Now whilst it isn’t common, some clients will arrive with a present and offer it at the end of the session.  Whilst they are paying a fee, some people will still feel a degree of debt.  So this isn’t the same as people who offer a gift at the beginning – it creates a mutual degree of appreciation and for many will help balance things out. At workshops, it isn’t uncommon for people to arrive with biscuits or cake to add to the refreshments table.  This is a good thing and, I’d just like to add, homemade fruitcake is my favourite.

Thus the client who arrives offering the gift puts me in a position of gratitude to them before we have even started.  It’s an interesting dynamic and from experience isn’t a good one.  It is difficult to maintain an attitude of gratitude and act in a therapeutic manner at the same time.  Gifts offered at the beginning of a session tend to act as a Trojan horse.  Be aware.

This has only happened once in the past two years, and the individual who did so went on to make numerous late night phone calls, abusive text messages, threats against property and unpleasant emails and Facebook messages.

My advice to anyone on the receiving end of such action is to respond only once asking what the problem is.  This gives the person an opportunity to properly record what their grievance is.  For some people there is no reason, they just enjoy being aggrieved – it’s their thing - and so are unable to tell you exactly why they behave in this way.  

Cease all further communication and simply record in hard copy where possible all evidence of the abuse.  I keep impeccable records of such actions.

Therapists tell me that they worry about being sued by such individuals – maybe as a therapist they did or said something wrong during the session to provoke such a reaction.  Well, it would make for an interesting court case, don’t you think?

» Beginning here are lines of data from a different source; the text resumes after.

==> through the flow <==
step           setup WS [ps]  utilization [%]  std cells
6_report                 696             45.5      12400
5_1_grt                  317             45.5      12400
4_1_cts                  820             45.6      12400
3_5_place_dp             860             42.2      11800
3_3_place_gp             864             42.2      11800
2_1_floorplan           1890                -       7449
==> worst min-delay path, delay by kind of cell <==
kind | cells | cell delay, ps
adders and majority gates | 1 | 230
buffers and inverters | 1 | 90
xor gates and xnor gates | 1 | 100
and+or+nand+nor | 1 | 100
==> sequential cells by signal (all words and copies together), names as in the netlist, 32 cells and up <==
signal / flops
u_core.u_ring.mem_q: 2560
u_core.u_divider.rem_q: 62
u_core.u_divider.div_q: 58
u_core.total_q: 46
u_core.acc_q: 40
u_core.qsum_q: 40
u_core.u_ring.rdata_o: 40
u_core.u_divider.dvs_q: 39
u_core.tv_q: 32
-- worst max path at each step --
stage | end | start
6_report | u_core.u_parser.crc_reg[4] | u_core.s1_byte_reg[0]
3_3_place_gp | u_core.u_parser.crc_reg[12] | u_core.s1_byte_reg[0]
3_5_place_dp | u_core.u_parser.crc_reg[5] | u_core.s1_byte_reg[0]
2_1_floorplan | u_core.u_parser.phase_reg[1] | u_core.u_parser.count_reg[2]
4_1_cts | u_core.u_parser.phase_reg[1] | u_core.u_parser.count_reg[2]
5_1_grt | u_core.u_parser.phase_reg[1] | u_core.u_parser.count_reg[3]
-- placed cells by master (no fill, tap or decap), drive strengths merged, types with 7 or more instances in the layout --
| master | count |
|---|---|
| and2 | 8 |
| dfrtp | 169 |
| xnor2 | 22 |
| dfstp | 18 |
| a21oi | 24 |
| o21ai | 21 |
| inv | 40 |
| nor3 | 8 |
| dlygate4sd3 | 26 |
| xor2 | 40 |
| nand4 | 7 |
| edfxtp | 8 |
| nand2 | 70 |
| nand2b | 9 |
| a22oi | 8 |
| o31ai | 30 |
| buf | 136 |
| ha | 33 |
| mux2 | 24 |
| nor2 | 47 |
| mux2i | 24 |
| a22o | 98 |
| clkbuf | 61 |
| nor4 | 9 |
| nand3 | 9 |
**src/rtl/ffra_pkg.sv**
```systemverilog
// ffra_pkg: shared constants, types and codes for the first-fit run allocator.
// Used by ffra_word_eval and first_fit_run_allocator; depends on nothing.
`default_nettype none

package ffra_pkg;

	localparam int SLOT_COUNT_DEF = 2048;

	// occupancy map is held as words of WORD_W slots, one word per RAM row
	localparam int WORD_W = 32;
	localparam int OFS_W = 5;          // $clog2(WORD_W)

	localparam int START_W = 11;
	localparam int LEN_W = 12;
	localparam int BASE_W = 11;
	localparam int CNT_W = LEN_W + 1;  // free run count, stays below len + WORD_W

	localparam logic CMD_ALLOC = 1'b0;
	localparam logic CMD_FREE = 1'b1;

	typedef enum logic [2:0] {
		ST_CLEAR,
		ST_IDLE,
		ST_SCAN,
		ST_RANGE,
		ST_MARK,
		ST_DONE
	} state_t;

	// per-word scan result
	typedef struct packed {
		logic carry_hit;             // run coming in from lower words completes here
		logic inner_hit;             // a fitting run lies wholly inside this word
		logic [OFS_W-1:0] inner_pos; // lowest base of such a run
		logic all_free;
		logic [OFS_W:0] lead;        // free slots at the top of the word
	} eval_t;

endpackage

`default_nettype wire

```
**src/rtl/ffra_ram.sv**
```systemverilog
// ffra_ram: generic simple dual-port RAM, one write and one registered read port.
// No dependencies.
`default_nettype none

module ffra_ram #(
	parameter int WIDTH = 32,
	parameter int DEPTH = 64
) (
	input  wire logic                                     clk,
	input  wire logic                                     we,
	input  wire logic [((DEPTH > 1) ? $clog2(DEPTH) : 1)-1:0] waddr,
	input  wire logic [WIDTH-1:0]                         wdata,
	input  wire logic [((DEPTH > 1) ? $clog2(DEPTH) : 1)-1:0] raddr,
	output logic [WIDTH-1:0]                              rdata
);

	logic [WIDTH-1:0] mem [DEPTH];

	always_ff @(posedge clk) begin
		if (we) begin
			mem[waddr] <= wdata;
		end
		rdata <= mem[raddr];
	end

endmodule

`default_nettype wire

```
**src/rtl/ffra_word_eval.sv**
```systemverilog
// ffra_word_eval: first-fit search over one map word, given the free run carried in.
// Depends on ffra_pkg.
`default_nettype none

module ffra_word_eval (
	input  wire logic [ffra_pkg::WORD_W-1:0] used,
	input  wire logic [ffra_pkg::CNT_W-1:0]  cnt,
	input  wire logic [ffra_pkg::LEN_W-1:0]  len,
	output ffra_pkg::eval_t                  ev
);

	localparam int W = ffra_pkg::WORD_W;
	localparam int OW = ffra_pkg::OFS_W;

	logic [OW:0]      trail;
	logic [OW:0]      lead;
	logic [W-1:0]     lmask;
	logic [W-1:0]     win;
	logic [2*W-1:0]   ext;
	logic [OW-1:0]    pos;
	logic             fits;

	always_comb begin
		trail = (OW + 1)'(W);
		for (int i = W - 1; i >= 0; i--) begin
			if (used[i]) begin
				trail = (OW + 1)'(i);
			end
		end
		lead = (OW + 1)'(W);
		for (int i = 0; i < W; i++) begin
			if (used[i]) begin
				lead = (OW + 1)'(W - 1 - i);
			end
		end
		for (int i = 0; i < W; i++) begin
			lmask[i] = ffra_pkg::LEN_W'(i) < len;
		end
		// ones above the word block windows that would run into the next word
		ext = {{W{1'b1}}, used};
		for (int s = 0; s < W; s++) begin
			win[s] = (ext[s +: W] & lmask) == '0;
		end
		fits = (len != '0) && (len <= ffra_pkg::LEN_W'(W));
		pos = '0;
		for (int s = W - 1; s >= 0; s--) begin
			if (win[s]) begin
				pos = OW'(s);
			end
		end
		ev.carry_hit = ({1'b0, cnt} + (ffra_pkg::CNT_W + 1)'(trail)) >=
			(ffra_pkg::CNT_W + 1)'(len);
		ev.inner_hit = fits && (win != '0);
		ev.inner_pos = pos;
		ev.all_free = used == '0;
		ev.lead = lead;
	end

endmodule

`default_nettype wire

```
**src/rtl/first_fit_run_allocator.sv**
```systemverilog
// first_fit_run_allocator: slot occupancy map with first-fit run allocation and range free.
// Depends on ffra_pkg, ffra_ram, ffra_word_eval.
//
// Usage: drive cmd, start_index and run_length and raise start; the command
// transfers at the rising edge where start is high and busy is low. busy then
// stays high until the result has gone out. The result (ok, base_index) is
// valid for exactly one cycle while done is high; the receiver cannot stall.
// The map sits in a RAM of 32-slot words. Allocate reads one word per cycle
// through the word evaluator, carrying the free run across words, until the
// first fitting run; then the run is marked by read-modify-write, one word per
// cycle. Free goes straight to that marking pass with the clamped range.
// At SLOT_COUNT = 2048 the map holds 64 words. Allocate of zero length or of more
// than SLOT_COUNT slots, and free of an empty range, go straight to the result.
// Reset: a clearing pass writes every word free, one word per cycle, with busy
// high; the first command follows it.
`default_nettype none

module first_fit_run_allocator #(
	parameter int SLOT_COUNT = ffra_pkg::SLOT_COUNT_DEF
) (
	input  wire logic                         clk,
	input  wire logic                         arst_n,
	input  wire logic                         start,
	input  wire logic                         cmd,
	input  wire logic [ffra_pkg::START_W-1:0] start_index,
	input  wire logic [ffra_pkg::LEN_W-1:0]   run_length,
	output logic                              busy,
	output logic                              done,
	output logic                              ok,
	output logic [ffra_pkg::BASE_W-1:0]       base_index
);

	localparam int W = ffra_pkg::WORD_W;
	localparam int OW = ffra_pkg::OFS_W;
	localparam int NW = (SLOT_COUNT + W - 1) / W;
	localparam int AW = (NW > 1) ? $clog2(NW) : 1;
	localparam int WC_W = AW + 1;
	localparam int PW = $clog2(NW * W + 2 ** ffra_pkg::LEN_W);
	localparam int LAST_VALID = SLOT_COUNT - (NW - 1) * W;
	// slots past the pool's end in the last word count as used
	localparam logic [W-1:0] LAST_PAD = ~({W{1'b1}} >> (W - LAST_VALID));

	ffra_pkg::state_t state_q, state_d;

	logic                        cmd_q;
	logic [ffra_pkg::LEN_W-1:0]  len_q;
	logic [ffra_pkg::LEN_W-1:0]  lenm1_q;
	logic [PW-1:0]               lo_q;
	logic [WC_W-1:0]             hw_q;
	logic [OW-1:0]               hoff_q;
	logic [WC_W-1:0]             rd_q;
	logic                        ev_v_q;
	logic [AW-1:0]               ev_q;
	logic [ffra_pkg::CNT_W-1:0]  cnt_q;
	logic [PW-1:0]               run_base_q;
	logic                        ok_q;
	logic [ffra_pkg::BASE_W-1:0] base_q;

	logic                        ram_we;
	logic [AW-1:0]               ram_waddr;
	logic [W-1:0]                ram_wdata;
	logic [W-1:0]                ram_rdata;
	logic [W-1:0]                used_word;
	ffra_pkg::eval_t             ev;

	logic                        free_skip;
	logic                        alloc_skip;
	logic                        last_word;
	logic [PW-1:0]               word_base;
	logic [PW-1:0]               inner_base;
	logic [PW-1:0]               hm1;
	logic [W-1:0]                m_lo;
	logic [W-1:0]                m_hi;
	logic [W-1:0]                mask;

	ffra_ram #(
		.WIDTH(W),
		.DEPTH(NW)
	) u_map (
		.clk  (clk),
		.we   (ram_we),
		.waddr(ram_waddr),
		.wdata(ram_wdata),
		.raddr(rd_q[AW-1:0]),
		.rdata(ram_rdata)
	);

	assign last_word = ev_q == AW'(NW - 1);
	assign used_word = ram_rdata | (last_word ? LAST_PAD : '0);

	ffra_word_eval u_eval (
		.used(used_word),
		.cnt (cnt_q),
		.len (len_q),
		.ev  (ev)
	);

	assign free_skip = (PW'(start_index) >= PW'(SLOT_COUNT)) || (run_length == '0);
	assign alloc_skip = (run_length == '0) || (PW'(run_length) > PW'(SLOT_COUNT));
	assign word_base = PW'({ev_q, {OW{1'b0}}});
	assign inner_base = PW'({ev_q, ev.inner_pos});
	assign hm1 = ((lo_q + PW'(lenm1_q)) >= PW'(SLOT_COUNT)) ? PW'(SLOT_COUNT - 1) :
		lo_q + PW'(lenm1_q);

	// bits of the marked range that fall in the current word
	assign m_lo = (WC_W'(ev_q) == WC_W'(lo_q >> OW)) ? ({W{1'b1}} << lo_q[OW-1:0]) :
		{W{1'b1}};
	assign m_hi = (WC_W'(ev_q) == hw_q) ? ({W{1'b1}} >> (OW'(W - 1) - hoff_q)) :
		{W{1'b1}};
	assign mask = m_lo & m_hi;

	always_ff @(posedge clk or negedge arst_n) begin
		if (!arst_n) begin
			state_q <= ffra_pkg::ST_CLEAR;
		end else begin
			state_q <= state_d;
		end
	end

	always_comb begin
		state_d = state_q;
		ram_we = 1'b0;
		ram_waddr = ev_q;
		ram_wdata = '0;
		busy = state_q != ffra_pkg::ST_IDLE;
		done = state_q == ffra_pkg::ST_DONE;
		case (state_q)
			ffra_pkg::ST_CLEAR: begin
				ram_we = 1'b1;
				ram_waddr = rd_q[AW-1:0];
				if (rd_q == WC_W'(NW - 1)) begin
					state_d = ffra_pkg::ST_IDLE;
				end
			end
			ffra_pkg::ST_IDLE: begin
				if (start) begin
					if (cmd == ffra_pkg::CMD_FREE) begin
						state_d = free_skip ? ffra_pkg::ST_DONE : ffra_pkg::ST_RANGE;
					end else begin
						state_d = alloc_skip ? ffra_pkg::ST_DONE : ffra_pkg::ST_SCAN;
					end
				end
			end
			ffra_pkg::ST_SCAN: begin
				if (ev_v_q) begin
					if (ev.carry_hit || ev.inner_hit) begin
						state_d = ffra_pkg::ST_RANGE;
					end else if (last_word) begin
						state_d = ffra_pkg::ST_DONE;
					end
				end
			end
			ffra_pkg::ST_RANGE: begin
				state_d = ffra_pkg::ST_MARK;
			end
			ffra_pkg::ST_MARK: begin
				if (ev_v_q) begin
					ram_we = 1'b1;
					ram_wdata = (cmd_q == ffra_pkg::CMD_ALLOC) ? (ram_rdata | mask) :
						(ram_rdata & ~mask);
					if (WC_W'(ev_q) == hw_q) begin
						state_d = ffra_pkg::ST_DONE;
					end
				end
			end
			ffra_pkg::ST_DONE: begin
				state_d = ffra_pkg::ST_IDLE;
			end
			default: begin
				state_d = ffra_pkg::ST_IDLE;
			end
		endcase
	end

	always_ff @(posedge clk or negedge arst_n) begin
		if (!arst_n) begin
			rd_q <= '0;
			ev_v_q <= 1'b0;
		end else begin
			case (state_q)
				ffra_pkg::ST_CLEAR: begin
					rd_q <= rd_q + 1'b1;
				end
				ffra_pkg::ST_IDLE: begin
					rd_q <= '0;
					ev_v_q <= 1'b0;
				end
				ffra_pkg::ST_SCAN, ffra_pkg::ST_MARK: begin
					// read pointer runs one word ahead of the data being evaluated
					rd_q <= rd_q + 1'b1;
					ev_v_q <= (state_q == ffra_pkg::ST_SCAN) ? (rd_q < WC_W'(NW)) :
						(rd_q <= hw_q);
				end
				ffra_pkg::ST_RANGE: begin
					rd_q <= WC_W'(lo_q >> OW);
					ev_v_q <= 1'b0;
				end
				default: begin
					ev_v_q <= 1'b0;
				end
			endcase
		end
	end

	always_ff @(posedge clk) begin
		case (state_q)
			ffra_pkg::ST_IDLE: begin
				if (start) begin
					cmd_q <= cmd;
					len_q <= run_length;
					lenm1_q <= run_length - 1'b1;
					lo_q <= PW'(start_index);
					cnt_q <= '0;
					run_base_q <= '0;
					ok_q <= cmd == ffra_pkg::CMD_FREE;
					base_q <= '0;
				end
			end
			ffra_pkg::ST_SCAN: begin
				ev_q <= rd_q[AW-1:0];
				if (ev_v_q) begin
					if (ev.carry_hit) begin
						lo_q <= run_base_q;
						ok_q <= 1'b1;
						base_q <= run_base_q[ffra_pkg::BASE_W-1:0];
					end else if (ev.inner_hit) begin
						lo_q <= inner_base;
						ok_q <= 1'b1;
						base_q <= inner_base[ffra_pkg::BASE_W-1:0];
					end else if (ev.all_free) begin
						cnt_q <= cnt_q + ffra_pkg::CNT_W'(W);
					end else begin
						// restart the run after the highest used slot of this word
						cnt_q <= ffra_pkg::CNT_W'(ev.lead);
						run_base_q <= word_base + PW'(W) - PW'(ev.lead);
					end
				end
			end
			ffra_pkg::ST_RANGE: begin
				hw_q <= WC_W'(hm1 >> OW);
				hoff_q <= hm1[OW-1:0];
			end
			ffra_pkg::ST_MARK: begin
				ev_q <= rd_q[AW-1:0];
			end
			default: begin
			end
		endcase
	end

	assign ok = ok_q;
	assign base_index = base_q;

endmodule

`default_nettype wire

```
--- config.mk ---
export PLATFORM = sky130hd
export DESIGN_NAME = led_scroll_effect_sequencer
export DESIGN_NICKNAME = d
export VERILOG_FILES = /design/src/sv/lss_pkg.sv /design/src/sv/lss_cfg_regs.sv /design/src/sv/lss_step_core.sv /design/src/sv/led_scroll_effect_sequencer.sv
export SDC_FILE = /design/constraint.sdc
export NUM_CORES = 1
export LEC_CHECK = 0
export BUFFER_PORTS_ARGS = -buffer_cell sky130_fd_sc_hd__buf_2
export CAP_MARGIN = 20
export CORE_MARGIN = 3
export CORE_UTILIZATION = 41
export CTS_CLUSTER_SIZE = 40
export DETAILED_ROUTE_END_ITERATION = 8
export GPL_ROUTABILITY_DRIVEN = 1
export PLACE_DENSITY = 0.57
export SYNTH_ARGS = -nofsm -noshare
export SYNTH_HDL_FRONTEND = slang
export SYNTH_HIERARCHICAL = 1
export SYNTH_SLANG_ARGS = --single-unit
export TNS_END_PERCENT = 10
--- constraint.sdc ---
create_clock -name clk -period 5.9 [get_ports clk]
set_input_delay 0 -clock clk [delete_from_list [all_inputs] [get_ports clk]]
set_output_delay 0 -clock clk [all_outputs]
set_load 0.02 [all_outputs]
### config.mk
export PLATFORM = sky130hd
export DESIGN_NAME = periodic_timer_bank_with_pause_top_flat
export DESIGN_NICKNAME = d
export VERILOG_FILES = /design/src/ptb_pkg.sv /design/src/ptb_in_if.sv /design/src/ptb_out_if.sv /design/src/ptb_ram.sv /design/src/ptb_ctrl.sv /design/src/periodic_timer_bank_with_pause_top.sv /design/src/flat_wrapper.sv
export SDC_FILE = /design/constraint.sdc
export NUM_CORES = 1
export LEC_CHECK = 0
export ABC_AREA = 1
export ABC_CLOCK_PERIOD_IN_PS = 8820
export BUFFER_PORTS_ARGS = -buffer_cell sky130_fd_sc_hd__buf_2
export CORE_AREA = 3 3 199 396
export CTS_CLUSTER_SIZE = 24
export DETAILED_ROUTE_END_ITERATION = 8
export DIE_AREA = 0 0 202 399
export MAX_ROUTING_LAYER = met4
export PLACE_DENSITY_LB_ADDON = 0.1
export SYNTH_ARGS = -nofsm -noshare
export SYNTH_HDL_FRONTEND = slang
export SYNTH_SLANG_ARGS = --single-unit
### constraint.sdc
create_clock -name clk -period 8.82 [get_ports clk]
set_input_delay 0.441 -clock clk [delete_from_list [all_inputs] [get_ports clk]]
set_output_delay 0.441 -clock clk [all_outputs]
set_load 0.005 [all_outputs]
### src/ptb_pkg.sv
// Shared types, sizes and codes for the periodic timer bank.
package ptb_pkg;

  localparam int NUM_TIMERS = 8;
  localparam int TIME_BITS  = 32;
  localparam int SLOT_W     = (NUM_TIMERS > 1) ? $clog2(NUM_TIMERS) : 1;
  localparam int MASK_W     = 8;

  typedef enum logic [2:0] {
    K_CHECK  = 3'd0,
    K_ALLOC  = 3'd1,
    K_FREE   = 3'd2,
    K_PAUSE  = 3'd3,
    K_RESUME = 3'd4,
    K_CHANGE = 3'd5
  } kind_t;

  typedef enum logic [1:0] {
    ST_OK       = 2'd0,
    ST_NO_FREE  = 2'd1,
    ST_NOT_USED = 2'd2
  } status_t;

  typedef enum logic [2:0] {
    S_IDLE,
    S_CHECK,
    S_EXEC,
    S_RMW,
    S_DONE
  } state_t;

  typedef struct packed {
    logic [2:0]  kind;
    logic [31:0] now;
    logic [2:0]  slot;
    logic [31:0] period;
  } item_t;

  typedef struct packed {
    logic [MASK_W-1:0] elapsed_mask;
    logic [2:0]        given_slot;
    status_t           status;
  } res_t;

  // One slot's timing record as kept in the slot memory.
  typedef struct packed {
    logic [TIME_BITS-1:0] period;
    logic [TIME_BITS-1:0] last;
    logic [TIME_BITS-1:0] ptime;
  } slot_rec_t;

  localparam int REC_W = $bits(slot_rec_t);

  typedef struct packed {
    logic             we;
    logic [SLOT_W-1:0] addr;
    slot_rec_t        data;
  } ram_wr_t;

endpackage

### src/ptb_in_if.sv
// Request channel: valid/ready handshake carrying one request word.
interface ptb_in_if;
  logic                  valid;
  logic                  ready;
  logic [2:0]            kind;
  logic [31:0]           now;
  logic [2:0]            slot;
  logic [31:0]           period;

  modport source (output valid, output kind, output now, output slot, output period,
                  input ready);
  modport sink   (input valid, input kind, input now, input slot, input period,
                  output ready);
endinterface

### src/ptb_out_if.sv
// Response channel: valid/ready handshake carrying one response word.
interface ptb_out_if;
  logic                  valid;
  logic                  ready;
  logic [7:0]            elapsed_mask;
  logic [2:0]            given_slot;
  logic [1:0]            status;

  modport source (output valid, output elapsed_mask, output given_slot, output status,
                  input ready);
  modport sink   (input valid, input elapsed_mask, input given_slot, input status,
                  output ready);
endinterface

### src/ptb_ram.sv
// Generic simple dual-port RAM with one write port and a registered read port.
module ptb_ram #(
  parameter int WIDTH = 8,
  parameter int DEPTH = 8
) (
  input  logic                                   clk,
  input  logic                                   we,
  input  logic [((DEPTH > 1) ? $clog2(DEPTH) : 1)-1:0] waddr,
  input  logic [WIDTH-1:0]                       wdata,
  input  logic [((DEPTH > 1) ? $clog2(DEPTH) : 1)-1:0] raddr,
  output logic [WIDTH-1:0]                       rdata
);

  logic [WIDTH-1:0] mem [DEPTH];

  always_ff @(posedge clk) begin
    if (we) begin
      mem[waddr] <= wdata;
    end
    rdata <= mem[raddr];
  end

endmodule

### src/ptb_ctrl.sv
// Request sequencer: slot flags, elapsed bits and read-modify-write of the slot memory.
module ptb_ctrl (
  input  logic              clk,
  input  logic              rst,
  input  ptb_pkg::item_t    item,
  input  logic              item_valid,
  output logic              item_ready,
  output ptb_pkg::res_t     res,
  output logic              res_valid,
  input  logic              res_ready,
  output ptb_pkg::ram_wr_t  ram_wr,
  output logic [ptb_pkg::SLOT_W-1:0] ram_raddr,
  input  ptb_pkg::slot_rec_t ram_rdata
);
  import ptb_pkg::*;

  state_t                state, state_next;
  logic [2:0]            kind_q, kind_q_next;
  logic [TIME_BITS-1:0]  now_q, now_q_next;
  logic [2:0]            slot_q, slot_q_next;
  logic [TIME_BITS-1:0]  per_q, per_q_next;
  logic [SLOT_W:0]       cnt, cnt_next;
  logic                  rd_pend, rd_pend_next;
  logic [SLOT_W-1:0]     rd_idx, rd_idx_next;
  logic [NUM_TIMERS-1:0] in_use, in_use_next;
  logic [NUM_TIMERS-1:0] paused, paused_next;
  logic [NUM_TIMERS-1:0] elapsed, elapsed_next;
  logic [SLOT_W-1:0]     given_q, given_q_next;
  status_t               status_q, status_q_next;

  logic [SLOT_W-1:0]     sidx;
  logic                  slot_ok;
  logic                  free_found;
  logic [SLOT_W-1:0]     free_idx;
  logic [TIME_BITS-1:0]  diff;
  logic                  fire;
  slot_rec_t             rec;

  assign sidx    = SLOT_W'(slot_q);
  assign slot_ok = (32'(slot_q) < NUM_TIMERS) && in_use[sidx];
  assign diff    = now_q - ram_rdata.ptime - ram_rdata.last;
  assign fire    = in_use[rd_idx] && !paused[rd_idx] && (diff >= ram_rdata.period);

  // Lowest unused slot.
  always_comb begin
    free_found = 1'b0;
    free_idx   = '0;
    for (int i = NUM_TIMERS - 1; i >= 0; i--) begin
      if (!in_use[i]) begin
        free_found = 1'b1;
        free_idx   = SLOT_W'(i);
      end
    end
  end

  // Show the elapsed flags in the response word, cast to its mask width.
  assign res.elapsed_mask = MASK_W'(elapsed);
  assign res.given_slot   = 3'(given_q);
  assign res.status       = status_q;
  assign res_valid        = (state == S_DONE);
  assign item_ready       = (state == S_IDLE);

  always_comb begin
    state_next    = state;
    kind_q_next   = kind_q;
    now_q_next    = now_q;
    slot_q_next   = slot_q;
    per_q_next    = per_q;
    cnt_next      = cnt;
    rd_pend_next  = 1'b0;
    rd_idx_next   = rd_idx;
    in_use_next   = in_use;
    paused_next   = paused;
    elapsed_next  = elapsed;
    given_q_next  = given_q;
    status_q_next = status_q;
    ram_raddr     = sidx;
    ram_wr.we     = 1'b0;
    ram_wr.addr   = sidx;
    rec           = ram_rdata;
    ram_wr.data   = rec;

    case (state)
      S_IDLE: begin
        if (item_valid) begin
          kind_q_next   = item.kind;
          now_q_next    = TIME_BITS'(item.now);
          slot_q_next   = item.slot;
          per_q_next    = TIME_BITS'(item.period);
          cnt_next      = '0;
          given_q_next  = '0;
          status_q_next = ST_OK;
          state_next    = (kind_t'(item.kind) == K_CHECK) ? S_CHECK : S_EXEC;
        end
      end

      S_CHECK: begin
        // Read the next slot while the previous one is evaluated.
        ram_raddr    = cnt[SLOT_W-1:0];
        rd_pend_next = (32'(cnt) < NUM_TIMERS);
        rd_idx_next  = cnt[SLOT_W-1:0];
        cnt_next     = cnt + 1'b1;
        if (rd_pend) begin
          elapsed_next[rd_idx] = fire;
          if (fire) begin
            rec.last    = now_q;
            rec.ptime   = '0;
            ram_wr.we   = 1'b1;
            ram_wr.addr = rd_idx;
            ram_wr.data = rec;
          end
        end
        if (32'(cnt) == NUM_TIMERS) begin
          state_next = S_DONE;
        end
      end

      S_EXEC: begin
        state_next = S_DONE;
        case (kind_t'(kind_q))
          K_ALLOC: begin
            if (free_found) begin
              in_use_next[free_idx]  = 1'b1;
              paused_next[free_idx]  = 1'b0;
              elapsed_next[free_idx] = 1'b0;
              rec.period  = per_q;
              rec.last    = now_q;
              rec.ptime   = '0;
              ram_wr.we   = 1'b1;
              ram_wr.addr = free_idx;
              ram_wr.data = rec;
              given_q_next = free_idx;
            end else begin
              status_q_next = ST_NO_FREE;
            end
          end
          K_FREE, K_PAUSE, K_RESUME, K_CHANGE: begin
            if (!slot_ok) begin
              status_q_next = ST_NOT_USED;
            end else begin
              case (kind_t'(kind_q))
                K_FREE: begin
                  in_use_next[sidx]  = 1'b0;
                  elapsed_next[sidx] = 1'b0;
                end
                K_PAUSE: begin
                  paused_next[sidx] = 1'b1;
                  state_next        = S_RMW;
                end
                K_RESUME: begin
                  paused_next[sidx] = 1'b0;
                  state_next        = S_RMW;
                end
                default: begin
                  elapsed_next[sidx] = 1'b0;
                  state_next         = S_RMW;
                end
              endcase
            end
          end
          default: begin
          end
        endcase
      end

      S_RMW: begin
        // Record of the addressed slot arrives now; patch and write back.
        case (kind_t'(kind_q))
          K_PAUSE:  rec.ptime = now_q;
          K_RESUME: rec.ptime = now_q - ram_rdata.ptime;
          default: begin
            rec.period = per_q;
            rec.last   = now_q;
          end
        endcase
        ram_wr.we   = 1'b1;
        ram_wr.data = rec;
        state_next  = S_DONE;
      end

      S_DONE: begin
        if (res_ready) begin
          state_next = S_IDLE;
        end
      end

      default: state_next = S_IDLE;
    endcase
  end

  always_ff @(posedge clk) begin
    if (rst) begin
      state    <= S_IDLE;
      cnt      <= '0;
      rd_pend  <= 1'b0;
      in_use   <= '0;
      paused   <= '0;
      elapsed  <= '0;
      given_q  <= '0;
      status_q <= ST_OK;
    end else begin
      state    <= state_next;
      cnt      <= cnt_next;
      rd_pend  <= rd_pend_next;
      in_use   <= in_use_next;
      paused   <= paused_next;
      elapsed  <= elapsed_next;
      given_q  <= given_q_next;
      status_q <= status_q_next;
    end
  end

  always_ff @(posedge clk) begin
    kind_q <= kind_q_next;
    now_q  <= now_q_next;
    slot_q <= slot_q_next;
    per_q  <= per_q_next;
    rd_idx <= rd_idx_next;
  end

endmodule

“You see, it is like this your Honour, I didn’t like what the therapist said to me, so yes, I threatened him, send abusive messages, harangued and generally acted like an asshole for the past 6 months.  Now, I want you to award me some compensation.”  

The other predictor is whether the person accepts the offer of “tea or coffee?” when they arrive.  I’ll save this for another blog entry, but basically, at the first offering the person receives, they reject it.  It tends to set the precedent for how the session will go subsequently.

Time is pressing.  The sun is shining and I have a busy day off ahead of me so will add more later.